(TASK BRIEF): As the answer, give every line of the records that includes the word "class".

(SOURCE DATA):
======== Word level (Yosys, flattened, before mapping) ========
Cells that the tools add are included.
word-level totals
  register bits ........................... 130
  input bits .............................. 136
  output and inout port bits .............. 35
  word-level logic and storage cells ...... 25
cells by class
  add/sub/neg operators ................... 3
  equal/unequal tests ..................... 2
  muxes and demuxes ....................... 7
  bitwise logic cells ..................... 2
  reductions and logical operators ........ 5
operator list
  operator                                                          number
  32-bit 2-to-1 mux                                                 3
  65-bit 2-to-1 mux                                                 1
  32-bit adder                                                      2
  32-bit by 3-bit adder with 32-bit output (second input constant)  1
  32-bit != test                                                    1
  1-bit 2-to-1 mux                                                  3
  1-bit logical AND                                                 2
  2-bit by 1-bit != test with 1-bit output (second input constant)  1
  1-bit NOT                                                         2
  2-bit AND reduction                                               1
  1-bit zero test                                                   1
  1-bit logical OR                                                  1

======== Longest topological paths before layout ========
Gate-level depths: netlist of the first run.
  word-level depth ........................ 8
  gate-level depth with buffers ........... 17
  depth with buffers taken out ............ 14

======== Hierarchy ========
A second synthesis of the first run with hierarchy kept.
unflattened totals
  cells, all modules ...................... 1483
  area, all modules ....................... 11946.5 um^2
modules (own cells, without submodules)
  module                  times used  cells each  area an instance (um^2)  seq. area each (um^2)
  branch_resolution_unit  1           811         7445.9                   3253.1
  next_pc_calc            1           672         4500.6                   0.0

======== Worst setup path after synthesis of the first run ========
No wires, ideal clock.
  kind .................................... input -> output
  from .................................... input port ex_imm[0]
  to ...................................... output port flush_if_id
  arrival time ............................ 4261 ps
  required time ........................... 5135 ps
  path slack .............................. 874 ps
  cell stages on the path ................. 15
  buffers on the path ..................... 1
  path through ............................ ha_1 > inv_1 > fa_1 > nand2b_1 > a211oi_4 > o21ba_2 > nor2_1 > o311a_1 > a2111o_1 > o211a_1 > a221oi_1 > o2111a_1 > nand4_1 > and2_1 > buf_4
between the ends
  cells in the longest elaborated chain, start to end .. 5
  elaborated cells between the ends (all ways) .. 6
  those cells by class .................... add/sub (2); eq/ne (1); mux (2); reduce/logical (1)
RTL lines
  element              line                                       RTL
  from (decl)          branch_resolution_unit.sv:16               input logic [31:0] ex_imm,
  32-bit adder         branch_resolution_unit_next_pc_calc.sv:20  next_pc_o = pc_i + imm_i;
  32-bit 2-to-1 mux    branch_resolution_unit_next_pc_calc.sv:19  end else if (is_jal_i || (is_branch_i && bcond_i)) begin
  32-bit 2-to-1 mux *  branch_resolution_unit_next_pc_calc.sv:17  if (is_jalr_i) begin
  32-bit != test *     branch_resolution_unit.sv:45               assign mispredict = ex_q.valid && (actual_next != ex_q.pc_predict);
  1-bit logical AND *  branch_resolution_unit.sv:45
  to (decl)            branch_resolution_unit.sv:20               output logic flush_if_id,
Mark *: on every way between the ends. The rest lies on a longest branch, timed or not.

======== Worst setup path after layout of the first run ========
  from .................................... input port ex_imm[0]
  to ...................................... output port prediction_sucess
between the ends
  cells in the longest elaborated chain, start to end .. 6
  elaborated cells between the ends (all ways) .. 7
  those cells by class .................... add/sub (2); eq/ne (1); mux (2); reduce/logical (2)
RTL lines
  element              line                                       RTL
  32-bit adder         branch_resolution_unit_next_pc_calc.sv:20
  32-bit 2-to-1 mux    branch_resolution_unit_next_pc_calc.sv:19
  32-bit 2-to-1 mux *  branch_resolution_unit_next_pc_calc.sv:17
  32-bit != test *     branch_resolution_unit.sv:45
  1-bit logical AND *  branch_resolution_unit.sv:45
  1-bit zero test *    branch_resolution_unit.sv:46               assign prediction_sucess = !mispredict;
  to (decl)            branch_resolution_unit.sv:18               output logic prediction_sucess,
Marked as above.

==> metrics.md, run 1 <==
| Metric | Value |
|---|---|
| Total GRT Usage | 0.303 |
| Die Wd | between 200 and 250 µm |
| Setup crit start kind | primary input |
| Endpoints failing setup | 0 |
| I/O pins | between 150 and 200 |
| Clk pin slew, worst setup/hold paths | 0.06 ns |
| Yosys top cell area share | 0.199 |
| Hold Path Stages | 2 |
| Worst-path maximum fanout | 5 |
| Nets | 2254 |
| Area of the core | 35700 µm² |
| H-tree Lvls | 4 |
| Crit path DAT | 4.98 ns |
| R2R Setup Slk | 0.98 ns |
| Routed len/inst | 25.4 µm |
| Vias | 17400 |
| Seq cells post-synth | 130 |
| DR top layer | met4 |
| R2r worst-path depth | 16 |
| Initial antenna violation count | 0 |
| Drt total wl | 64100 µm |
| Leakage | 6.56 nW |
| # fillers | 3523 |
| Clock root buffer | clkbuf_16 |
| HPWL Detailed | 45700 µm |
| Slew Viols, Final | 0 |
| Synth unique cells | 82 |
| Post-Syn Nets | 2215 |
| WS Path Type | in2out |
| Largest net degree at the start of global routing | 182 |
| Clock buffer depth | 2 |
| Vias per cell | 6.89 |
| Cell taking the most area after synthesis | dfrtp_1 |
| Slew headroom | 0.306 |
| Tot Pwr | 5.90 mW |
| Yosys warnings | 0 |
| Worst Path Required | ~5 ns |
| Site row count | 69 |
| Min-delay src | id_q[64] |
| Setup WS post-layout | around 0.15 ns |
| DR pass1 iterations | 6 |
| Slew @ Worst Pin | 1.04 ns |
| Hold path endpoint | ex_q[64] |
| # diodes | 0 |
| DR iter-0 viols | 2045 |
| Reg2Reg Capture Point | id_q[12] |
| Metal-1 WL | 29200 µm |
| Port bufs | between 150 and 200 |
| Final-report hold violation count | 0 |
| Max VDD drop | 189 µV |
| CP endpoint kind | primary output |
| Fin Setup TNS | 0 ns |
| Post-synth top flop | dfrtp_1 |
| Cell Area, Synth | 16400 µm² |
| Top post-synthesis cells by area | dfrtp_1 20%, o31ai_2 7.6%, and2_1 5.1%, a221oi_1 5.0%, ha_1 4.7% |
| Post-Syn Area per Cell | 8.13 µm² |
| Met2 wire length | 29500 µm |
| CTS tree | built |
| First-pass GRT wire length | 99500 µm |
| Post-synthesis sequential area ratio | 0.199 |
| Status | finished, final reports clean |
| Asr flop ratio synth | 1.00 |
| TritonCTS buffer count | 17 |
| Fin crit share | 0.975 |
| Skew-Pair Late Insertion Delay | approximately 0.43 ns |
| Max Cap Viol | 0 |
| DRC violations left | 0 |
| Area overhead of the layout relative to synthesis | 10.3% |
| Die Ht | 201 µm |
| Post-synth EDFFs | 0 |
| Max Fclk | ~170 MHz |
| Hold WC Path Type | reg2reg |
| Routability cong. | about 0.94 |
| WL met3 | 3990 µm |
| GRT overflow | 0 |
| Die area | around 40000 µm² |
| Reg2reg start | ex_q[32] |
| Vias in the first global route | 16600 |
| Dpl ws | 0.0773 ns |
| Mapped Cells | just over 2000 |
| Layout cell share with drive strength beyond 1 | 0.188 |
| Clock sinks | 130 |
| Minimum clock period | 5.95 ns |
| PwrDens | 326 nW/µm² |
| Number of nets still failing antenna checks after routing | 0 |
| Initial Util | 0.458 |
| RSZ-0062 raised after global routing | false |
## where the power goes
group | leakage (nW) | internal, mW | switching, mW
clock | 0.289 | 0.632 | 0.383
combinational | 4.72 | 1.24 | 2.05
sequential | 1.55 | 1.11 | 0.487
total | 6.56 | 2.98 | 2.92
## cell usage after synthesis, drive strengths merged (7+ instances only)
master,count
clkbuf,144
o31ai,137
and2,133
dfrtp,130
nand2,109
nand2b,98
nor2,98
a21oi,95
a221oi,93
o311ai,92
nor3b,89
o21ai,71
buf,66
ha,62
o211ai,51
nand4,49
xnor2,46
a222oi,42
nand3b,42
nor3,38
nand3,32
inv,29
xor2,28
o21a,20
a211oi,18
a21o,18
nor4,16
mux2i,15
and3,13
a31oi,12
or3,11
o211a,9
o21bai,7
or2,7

(REPLY):
cells by class
  those cells by class .................... add/sub (2); eq/ne (1); mux (2); reduce/logical (1)
  those cells by class .................... add/sub (2); eq/ne (1); mux (2); reduce/logical (2)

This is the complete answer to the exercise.